Homicide Rate Falls With Community Mental Health Care

The arguments for a return to institutional-type care in the interests of public safety have been blown out of the water by a New Zealand report on mental illness and homicide, according to Chair of the Mental Health Commission Jan Dowland.

The report shows that there was a decline in the proportion of homicides committed by people with a serious mental illness in the 30 years since the transition from institutional care to community care in New Zealand.

“The report confirms what the mental health sector has suspected for many years – that there is no need for the public to be concerned for personal or public safety with the move to community care,” says Ms Dowland.

The report called “Myth and Reality: the Relationship Between Mental Illness and Homicide in New Zealand”, was produced by Auckland Uniservices for the Mental Health Research and Development Strategy.

Every solved homicide in New Zealand between 1970 and 2000 was investigated in the study.

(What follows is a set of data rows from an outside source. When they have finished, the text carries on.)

**src/rtl/lts_frame_extractor.sv**
```systemverilog
// lts_frame_extractor: hysteretic power trigger that sequences external STS/LTS
// detectors and forwards the 2*LTS_LEN samples following the LTS start as one
// AXI-Stream frame tagged with a packet ID.
module lts_frame_extractor #(
  parameter int SAMPLE_W     = 16,
  parameter int PWR_WIN_LOG2 = 4,
  parameter int LTS_LEN      = 64,
  parameter int STS_TIMEOUT  = 400,
  parameter int LTS_TIMEOUT  = 320,
  parameter int PKT_ID_W     = 8
) (
  input  logic                             clk_in,
  input  logic                             rst_in,
  input  logic                             s_axis_tvalid,
  input  logic [2*SAMPLE_W-1:0]            s_axis_tdata,
  output logic                             s_axis_tready,
  output logic                             m_axis_tvalid,
  output logic [2*SAMPLE_W-1:0]            m_axis_tdata,
  output logic                             m_axis_tlast,
  output logic [PKT_ID_W-1:0]              m_axis_tuser,
  input  logic                             m_axis_tready,
  input  logic [SAMPLE_W+PWR_WIN_LOG2:0]   power_thresh_in,
  input  logic                             sts_detect_in,
  input  logic                             lts_peak_in,
  output logic                             sts_rst_out,
  output logic                             lts_rst_out,
  output logic                             sts_en_out,
  output logic                             lts_en_out,
  output logic [4:0]                       state_out,
  output logic [PKT_ID_W-1:0]              pkt_count_out,
  output logic [PKT_ID_W-1:0]              timeout_count_out
);

  localparam int MAG_W     = SAMPLE_W + 1;
  localparam int SUM_W     = SAMPLE_W + 1 + PWR_WIN_LOG2;
  localparam int WIN       = 2 ** PWR_WIN_LOG2;
  localparam int TMAX      = (STS_TIMEOUT > LTS_TIMEOUT) ? STS_TIMEOUT : LTS_TIMEOUT;
  localparam int TCNT_W    = $clog2(TMAX + 1);
  localparam int FRAME_LEN = 2 * LTS_LEN;
  localparam int FCNT_W    = $clog2(FRAME_LEN);

  // One-hot encoding doubles as the status word on state_out.
  typedef enum logic [4:0] {
    WAIT_LOW   = 5'b00001,
    WAIT_POWER = 5'b00010,
    SYNC_SHORT = 5'b00100,
    SYNC_LONG  = 5'b01000,
    STREAM     = 5'b10000
  } state_t;

  // Unsigned magnitude; the most negative input maps exactly to 2**(W-1).
  function automatic logic [SAMPLE_W-1:0] abs_val(input logic [SAMPLE_W-1:0] v);
    if (v[SAMPLE_W-1]) begin
      abs_val = ~v + {{(SAMPLE_W-1){1'b0}}, 1'b1};
    end else begin
      abs_val = v;
    end
  endfunction

  state_t              state, state_next;
  logic [MAG_W-1:0]    hist [WIN];
  logic [PWR_WIN_LOG2-1:0] ptr;
  logic [SUM_W-1:0]    sum;
  logic [SUM_W-1:0]    sum_next;
  logic [MAG_W-1:0]    mag;
  logic                trig;
  logic [TCNT_W-1:0]   tcnt;
  logic [FCNT_W-1:0]   frame_cnt;
  logic [PKT_ID_W-1:0] pkt_count;
  logic [PKT_ID_W-1:0] timeout_count;
  logic                pass, beat, hs, frame_last;
  logic                sts_rst_next, lts_rst_next, timeout_hit, frame_done;

  // The LTS start beat is forwarded in the same cycle, so pass-through opens
  // combinationally on lts_peak_in while still in SYNC_LONG.
  assign pass          = (state == STREAM) | ((state == SYNC_LONG) & lts_peak_in);
  assign s_axis_tready = pass ? m_axis_tready : 1'b1;
  assign m_axis_tvalid = pass & s_axis_tvalid;
  assign m_axis_tdata  = pass ? s_axis_tdata : '0;
  assign frame_last    = (frame_cnt == FCNT_W'(FRAME_LEN - 1));
  assign m_axis_tlast  = m_axis_tvalid & frame_last;
  assign m_axis_tuser  = pass ? pkt_count : '0;
  assign beat          = s_axis_tvalid & s_axis_tready;
  assign hs            = m_axis_tvalid & m_axis_tready;

  assign sts_en_out        = (state == SYNC_SHORT);
  assign lts_en_out        = (state == SYNC_LONG);
  assign state_out         = state;
  assign pkt_count_out     = pkt_count;
  assign timeout_count_out = timeout_count;

  assign mag      = {1'b0, abs_val(s_axis_tdata[2*SAMPLE_W-1:SAMPLE_W])}
                  + {1'b0, abs_val(s_axis_tdata[SAMPLE_W-1:0])};
  assign sum_next = sum + {{(SUM_W-MAG_W){1'b0}}, mag}
                  - {{(SUM_W-MAG_W){1'b0}}, hist[ptr]};

  // Sliding-window power sum and hysteretic trigger, advanced on input beats.
  always_ff @(posedge clk_in or posedge rst_in) begin
    if (rst_in) begin
      for (int k = 0; k < WIN; k++) hist[k] <= '0;
      ptr  <= '0;
      sum  <= '0;
      trig <= 1'b0;
    end else if (beat) begin
      hist[ptr] <= mag;
      ptr       <= ptr + 1'b1;
      sum       <= sum_next;
      if (sum_next > power_thresh_in) begin
        trig <= 1'b1;
      end else if (sum_next < (power_thresh_in >> 1)) begin
        trig <= 1'b0;
      end else begin
        trig <= trig;
      end
    end else begin
      trig <= trig;
    end
  end

  // Next-state logic; event priority is detector pulse, then power loss, then timeout.
  always_comb begin
    state_next   = state;
    sts_rst_next = 1'b0;
    lts_rst_next = 1'b0;
    timeout_hit  = 1'b0;
    frame_done   = 1'b0;
    case (state)
      WAIT_LOW: begin
        if (!trig) state_next = WAIT_POWER;
        else       state_next = WAIT_LOW;
      end
      WAIT_POWER: begin
        if (trig) begin
          state_next   = SYNC_SHORT;
          sts_rst_next = 1'b1;
        end else begin
          state_next = WAIT_POWER;
        end
      end
      SYNC_SHORT: begin
        if (sts_detect_in) begin
          state_next   = SYNC_LONG;
          lts_rst_next = 1'b1;
        end else if (!trig) begin
          state_next = WAIT_POWER;
        end else if (beat && (tcnt == TCNT_W'(STS_TIMEOUT - 1))) begin
          state_next  = WAIT_LOW;
          timeout_hit = 1'b1;
        end else begin
          state_next = SYNC_SHORT;
        end
      end
      SYNC_LONG: begin
        if (beat && lts_peak_in) begin
          state_next = STREAM;
        end else if (!trig) begin
          state_next = WAIT_LOW;
        end else if (beat && (tcnt == TCNT_W'(LTS_TIMEOUT - 1))) begin
          state_next  = WAIT_LOW;
          timeout_hit = 1'b1;
        end else begin
          state_next = SYNC_LONG;
        end
      end
      STREAM: begin
        if (hs && frame_last) begin
          state_next = WAIT_LOW;
          frame_done = 1'b1;
        end else begin
          state_next = STREAM;
        end
      end
      default: state_next = WAIT_POWER;
    endcase
  end

  // State register, detector reset pulses, per-state beat and frame counters, status counters.
  always_ff @(posedge clk_in or posedge rst_in) begin
    if (rst_in) begin
      state         <= WAIT_POWER;
      sts_rst_out   <= 1'b0;
      lts_rst_out   <= 1'b0;
      tcnt          <= '0;
      frame_cnt     <= '0;
      pkt_count     <= '0;
      timeout_count <= '0;
    end else begin
      state       <= state_next;
      sts_rst_out <= sts_rst_next;
      lts_rst_out <= lts_rst_next;
      if (state_next != state) begin
        tcnt <= '0;
      end else if (beat && ((state == SYNC_SHORT) || (state == SYNC_LONG))) begin
        tcnt <= tcnt + 1'b1;
      end else begin
        tcnt <= tcnt;
      end
      if (hs) begin
        frame_cnt <= frame_done ? '0 : frame_cnt + 1'b1;
      end else begin
        frame_cnt <= frame_cnt;
      end
      if (frame_done) begin
        pkt_count <= pkt_count + 1'b1;
      end else begin
        pkt_count <= pkt_count;
      end
      if (timeout_hit && (timeout_count != {PKT_ID_W{1'b1}})) begin
        timeout_count <= timeout_count + 1'b1;
      end else begin
        timeout_count <= timeout_count;
      end
    end
  end

endmodule

```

Some of the key findings were: - mentally abnormal homicides comprised 8.9 percent of all homicides in the 30-year period - across the period studied, mentally abnormal homicides fell as a proportion of total homicides from around 20 percent in 1970 to six percent in 2000

“The research undertaken for this report is very important research. While the homicide rate in New Zealand has increased, that rate of homicide by those with serious mental illness has remained static at 0.13 per 100,000 population per year,” says Ms Dowland.

“Every homicide is a tragedy. However, it is good to have research that sets out the facts and dispels myths and anxieties around those with mental illness.”